The scene:
Adorable one-ish year old little girl in burgundy velvet dress being held up by Dad as she tests out walking her little, bare feet on 28th street. Mother approaches, grinning and bending down to daughter.
Adorable one-ish year old little girl in burgundy velvet dress being held up by Dad as she tests out walking her little, bare feet on 28th street. Mother approaches, grinning and bending down to daughter.
Quote from grinning Mom to said child:
"This isn't Burma! You can't walk around without shoes in Manhattan!"
Now this phrase has its truths, and its untruths. True, 28th street is not Burma, and I also agree that you can't walk around barefoot in Manhattan.
But personally, I think the maximum amusement potential of this quote comes from the fact that it's not Burma anymore, it's Myanmar.
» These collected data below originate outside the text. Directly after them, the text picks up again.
This design comes from an exercise in tuning for small area on the open sky130 flow, not from production work.
At most, simulation tests tie the RTL to the original design; equivalence was not proved.

==> maple: inputs <==
==> flow/design.v <==
module as6s_fwft_prefetch_sfifo #(
    parameter int DATA_WIDTH     = 128,
    parameter int ADDR_WIDTH     = 4,
    parameter int FIFO_DEEP      = 1 << ADDR_WIDTH,
    parameter int RAM_PIPE_STAGE = 2
) (
    input  logic                  clk,
    input  logic                  rst,
    input  logic                  clear,
    input  logic [DATA_WIDTH-1:0] wr_data,
    input  logic                  wr_en,
    input  logic                  rd_en,
    input  logic [ADDR_WIDTH:0]   prog_full_assert_cfg,
    input  logic [ADDR_WIDTH:0]   prog_full_negate_cfg,
    input  logic [ADDR_WIDTH:0]   prog_empty_assert_cfg,
    input  logic [ADDR_WIDTH:0]   prog_empty_negate_cfg,
    output logic [DATA_WIDTH-1:0] rd_data,
    output logic                  rd_data_val,
    output logic                  empty,
    output logic                  full,
    output logic                  prog_full,
    output logic                  prog_empty,
    output logic [ADDR_WIDTH:0]   data_count,
    output logic                  ovf_int,
    output logic                  udf_int
);
    localparam int DW   = DATA_WIDTH;
    localparam int CW   = ADDR_WIDTH + 1;
    localparam int ROWS = FIFO_DEEP + RAM_PIPE_STAGE + 2;
    logic          srst;
    logic [CW-1:0] ram_cnt;    
    logic [2:0]    slot_cnt;   
    logic          pv0, pv1;   
    logic [CW-1:0] cnt;        
    logic          prog_full_r, prog_empty_r, ovf_r, udf_r;
    logic [ROWS-1:0] wsel;     
    logic [ROWS-1:0] hsel;     
    logic [ROWS-1:0] ph;       
    logic [ROWS-1:0] we, hold;
    logic [4:0]      wptr;     
    logic [DW-1:0]   q [ROWS];
    logic full_i, wen, fetch, head_val, ren, head_ph;
    logic [DW-1:0] rd_raw;
    assign srst     = rst | clear;
    assign full_i   = ram_cnt[CW-1];
    assign wen      = wr_en & ~full_i & ~srst;
    assign fetch    = (ram_cnt != '0) && ({1'b0, slot_cnt} + {3'b0, pv0} + {3'b0, pv1} < 4'd4);
    assign head_val = (slot_cnt != '0);
    assign ren      = rd_en & head_val;
    assign we       = wsel & {ROWS{wen}};
    always_comb
        for (int i = 0; i < ROWS; i++) hold[i] = ~(wen && wptr == 5'(i));
    always_ff @(posedge clk) begin
        for (int i = 0; i < ROWS; i++) begin
            q[i]  <= ~((q[i] | {DW{we[i]}}) & (wr_data | {DW{hold[i]}}));
            ph[i] <= ~(ph[i] | we[i]);
        end
    end
    always_ff @(posedge clk) begin
        if (srst) begin
            ram_cnt  <= '0;
            slot_cnt <= '0;
            pv0      <= 1'b0;
            pv1      <= 1'b0;
            cnt      <= '0;
            wsel     <= ROWS'(1);
            wptr     <= '0;
            hsel     <= ROWS'(1);
        end else begin
            ram_cnt  <= ram_cnt + CW'(wen) - CW'(fetch);
            slot_cnt <= slot_cnt + 3'(pv1) - 3'(ren);
            pv0      <= fetch;
            pv1      <= pv0;
            cnt      <= cnt + CW'(wen) - CW'(ren);
            if (wen) wsel <= {wsel[ROWS-2:0], wsel[ROWS-1]};
            if (wen) wptr <= (wptr == 5'(ROWS - 1)) ? '0 : wptr + 5'd1;
            if (ren) hsel <= {hsel[ROWS-2:0], hsel[ROWS-1]};
        end
    end
    always_ff @(posedge clk) begin
        if (srst) begin
            prog_full_r  <= 1'b0;
            prog_empty_r <= 1'b1;
            ovf_r        <= 1'b0;
            udf_r        <= 1'b0;
        end else begin
            if (cnt >= prog_full_assert_cfg)       prog_full_r <= 1'b1;
            else if (cnt <= prog_full_negate_cfg)  prog_full_r <= 1'b0;
            if (cnt <= prog_empty_assert_cfg)      prog_empty_r <= 1'b1;
            else if (cnt >= prog_empty_negate_cfg) prog_empty_r <= 1'b0;
            ovf_r <= wr_en & full_i;
            udf_r <= rd_en & ~head_val;
        end
    end
    always_comb begin
        rd_raw  = '1;
        head_ph = 1'b1;
        for (int i = 0; i < ROWS; i++) begin
            rd_raw  = rd_raw & (q[i] | {DW{~hsel[i]}});
            head_ph = head_ph & (ph[i] | ~hsel[i]);
        end
    end
    assign rd_data     = rd_raw ^ {DW{~head_ph}};
    assign rd_data_val = head_val;
    assign empty       = ~head_val;
    assign full        = full_i;
    assign prog_full   = prog_full_r;
    assign prog_empty  = prog_empty_r;
    assign data_count  = cnt;
    assign ovf_int     = ovf_r;
    assign udf_int     = udf_r;
endmodule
(Left: proposed new flag of Myanmar)
(Unless you listen to the BBC. They still call it Burma. I assume because they can't quite get over the fact that they're just not the same 'sun never sets on the Empire' anymore, so maybe Mum was a Brit. I couldn't tell with the baby-talk-tone colouring her voice - see, I put a 'u' in colouring. I'll be the first to admit to severe Anglophile tendencies so don't think I'm being a hater here. Either I had an awesome or a traumatic past life in England because the land calls to me like a Siren. And my upcoming book is set in London, as a matter of fact. However I shall call the former land of "Burma" Myanmar.
My friend Jeff Tanenhaus, travel-writer and photographer extraordinaire adores Myanmar and has taken incredible photos of the land and the beautiful people. (Note, many photos of Myanmar show strong evidence of shoe-wearing).
---
Another recent, great "Only In New York" moment, I was escorting my dear friend, talented actress/singer Kate to her bartending gig at the St. James theatre, and she leads me in through the darkened house of the Broadway theatre, where only the single Ghost Light is on the stage. It's a neat and eerie thing to see, the Ghost Light:
Mesmerised by the Ghost Light, hoping to see and actual ghost, I trip and fall in the dark and cavernous space.
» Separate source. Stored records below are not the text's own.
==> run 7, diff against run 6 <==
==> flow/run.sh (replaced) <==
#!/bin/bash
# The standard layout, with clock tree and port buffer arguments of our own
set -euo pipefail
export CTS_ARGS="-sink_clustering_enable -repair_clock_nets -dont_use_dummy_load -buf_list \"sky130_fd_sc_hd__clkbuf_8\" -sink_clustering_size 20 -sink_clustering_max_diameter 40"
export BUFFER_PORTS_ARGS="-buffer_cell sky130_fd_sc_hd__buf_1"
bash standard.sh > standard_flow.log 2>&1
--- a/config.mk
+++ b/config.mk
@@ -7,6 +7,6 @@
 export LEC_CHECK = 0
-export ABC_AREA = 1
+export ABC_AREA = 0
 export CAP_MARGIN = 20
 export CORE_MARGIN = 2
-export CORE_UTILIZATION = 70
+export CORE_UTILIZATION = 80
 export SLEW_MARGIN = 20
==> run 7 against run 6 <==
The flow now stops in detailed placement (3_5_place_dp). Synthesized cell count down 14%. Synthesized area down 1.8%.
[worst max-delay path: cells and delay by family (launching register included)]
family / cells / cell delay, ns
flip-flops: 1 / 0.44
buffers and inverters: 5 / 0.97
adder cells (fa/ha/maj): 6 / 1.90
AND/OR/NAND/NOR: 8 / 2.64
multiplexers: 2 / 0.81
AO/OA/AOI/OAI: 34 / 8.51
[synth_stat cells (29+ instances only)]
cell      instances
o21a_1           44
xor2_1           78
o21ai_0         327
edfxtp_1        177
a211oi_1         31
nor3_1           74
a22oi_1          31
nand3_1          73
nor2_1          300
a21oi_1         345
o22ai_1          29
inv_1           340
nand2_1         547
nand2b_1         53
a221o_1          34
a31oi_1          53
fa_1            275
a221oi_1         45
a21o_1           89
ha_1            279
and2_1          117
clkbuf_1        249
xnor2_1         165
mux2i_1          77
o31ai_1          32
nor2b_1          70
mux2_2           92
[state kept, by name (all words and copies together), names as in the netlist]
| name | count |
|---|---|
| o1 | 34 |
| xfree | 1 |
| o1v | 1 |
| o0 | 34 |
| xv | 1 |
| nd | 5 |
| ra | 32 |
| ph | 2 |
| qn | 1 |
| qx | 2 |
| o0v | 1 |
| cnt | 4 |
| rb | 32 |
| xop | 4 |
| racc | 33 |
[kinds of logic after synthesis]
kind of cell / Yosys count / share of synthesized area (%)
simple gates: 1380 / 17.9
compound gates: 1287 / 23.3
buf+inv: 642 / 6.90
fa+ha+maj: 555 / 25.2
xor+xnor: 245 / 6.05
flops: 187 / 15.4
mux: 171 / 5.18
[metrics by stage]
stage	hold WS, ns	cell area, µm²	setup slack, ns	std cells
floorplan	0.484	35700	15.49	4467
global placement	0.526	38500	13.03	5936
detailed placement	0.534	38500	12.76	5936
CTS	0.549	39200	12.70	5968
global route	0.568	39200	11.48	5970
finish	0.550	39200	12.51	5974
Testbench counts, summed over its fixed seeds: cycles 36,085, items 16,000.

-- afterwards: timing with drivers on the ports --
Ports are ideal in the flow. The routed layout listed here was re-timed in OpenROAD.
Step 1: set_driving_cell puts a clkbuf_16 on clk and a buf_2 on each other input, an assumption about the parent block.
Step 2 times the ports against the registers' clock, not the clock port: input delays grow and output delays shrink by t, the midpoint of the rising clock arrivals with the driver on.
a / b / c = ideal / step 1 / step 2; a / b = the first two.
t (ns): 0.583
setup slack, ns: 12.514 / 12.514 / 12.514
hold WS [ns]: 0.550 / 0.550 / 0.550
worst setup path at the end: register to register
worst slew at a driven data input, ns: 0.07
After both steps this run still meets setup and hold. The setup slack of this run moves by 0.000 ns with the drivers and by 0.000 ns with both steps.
We giggle like kids tresspassing.
All the while we are serenaded as Tony award winning actress and awesome diva Patti LuPone warms up for Gypsy by belting her guts out two floors up.
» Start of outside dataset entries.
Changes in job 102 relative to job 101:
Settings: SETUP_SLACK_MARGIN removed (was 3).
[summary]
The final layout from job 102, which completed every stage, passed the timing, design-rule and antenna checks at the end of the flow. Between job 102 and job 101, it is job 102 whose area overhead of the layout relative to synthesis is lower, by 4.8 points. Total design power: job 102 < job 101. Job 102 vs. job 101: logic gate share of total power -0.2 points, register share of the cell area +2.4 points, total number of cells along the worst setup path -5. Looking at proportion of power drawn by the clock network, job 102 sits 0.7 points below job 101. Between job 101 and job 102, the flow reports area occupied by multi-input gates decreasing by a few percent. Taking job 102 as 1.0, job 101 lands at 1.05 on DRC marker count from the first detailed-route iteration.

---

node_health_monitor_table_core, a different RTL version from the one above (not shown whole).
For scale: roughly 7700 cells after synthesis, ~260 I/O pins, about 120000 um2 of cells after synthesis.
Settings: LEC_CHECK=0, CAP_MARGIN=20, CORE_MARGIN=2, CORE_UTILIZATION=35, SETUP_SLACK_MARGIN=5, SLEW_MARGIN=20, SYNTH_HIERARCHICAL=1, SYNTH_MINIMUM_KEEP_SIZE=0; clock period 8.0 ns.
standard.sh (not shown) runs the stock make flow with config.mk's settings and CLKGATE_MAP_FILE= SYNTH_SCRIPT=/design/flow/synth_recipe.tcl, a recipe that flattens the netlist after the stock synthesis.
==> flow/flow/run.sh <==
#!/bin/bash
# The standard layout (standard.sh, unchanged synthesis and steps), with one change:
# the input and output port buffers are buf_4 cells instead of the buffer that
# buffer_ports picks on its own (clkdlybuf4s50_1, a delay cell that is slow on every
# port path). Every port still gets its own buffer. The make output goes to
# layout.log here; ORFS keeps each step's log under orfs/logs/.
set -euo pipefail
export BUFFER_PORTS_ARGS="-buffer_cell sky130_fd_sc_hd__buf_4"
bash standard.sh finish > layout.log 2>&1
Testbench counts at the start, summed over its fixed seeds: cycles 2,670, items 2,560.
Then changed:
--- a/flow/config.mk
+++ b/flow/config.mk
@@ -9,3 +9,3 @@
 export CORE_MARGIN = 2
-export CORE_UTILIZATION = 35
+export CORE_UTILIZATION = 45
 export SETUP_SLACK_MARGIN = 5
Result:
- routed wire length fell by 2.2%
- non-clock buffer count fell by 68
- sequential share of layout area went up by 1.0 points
I get to see the show next week!
---
Still another momentous Only In New York moment?
Walking into the offices of Dorchester, my coveted, debut "New York publisher" for the first time last week! I could be all suave and say I wasn't excited and giddy, but that would be an outright lie. My eyes were sparkly.
---
Okay.
In other news. Now comes the part where Leanna admits she's being a space-cadet.
So where have I been?
...That's right, my friends.
The Brain-Soup...
I'm in the midst of edits for my upcoming 2009 Dorchester release THE STRANGELY BEAUTIFUL TALE OF MISS PERCY PARKER. And I have to shift major emotional arcs for my main characters because my editor is really smart and it will be a better book when done. (He is smart, I'm not just saying that because I'm still sparkly-eyed, it's true.)
To do this with any degree of decency, (I'm clothed while I edit, get your mind out of the gutter) or skill, I have to be really IN it. THICK in Victorian England. THICK into my character's heads. A Soupy kind of mental thickness. Going into the world that I love so dearly (I really, really love it) is great. It's the coming out of it and back to real-world that kinda sucks. I work as a tour guide and there are moments when tourists blink at me and ask me where the Empire State Building is and all I want to do is shake them and say "DON'T YOU PEOPLE UNDERSTAND I NEED A CUT-SCENE BETWEEN CHAPTERS SEVEN AND EIGHT AND I DON'T CARE IF YOU MISS YOUR FERRY TO THE STATUE OF LIBERTY..."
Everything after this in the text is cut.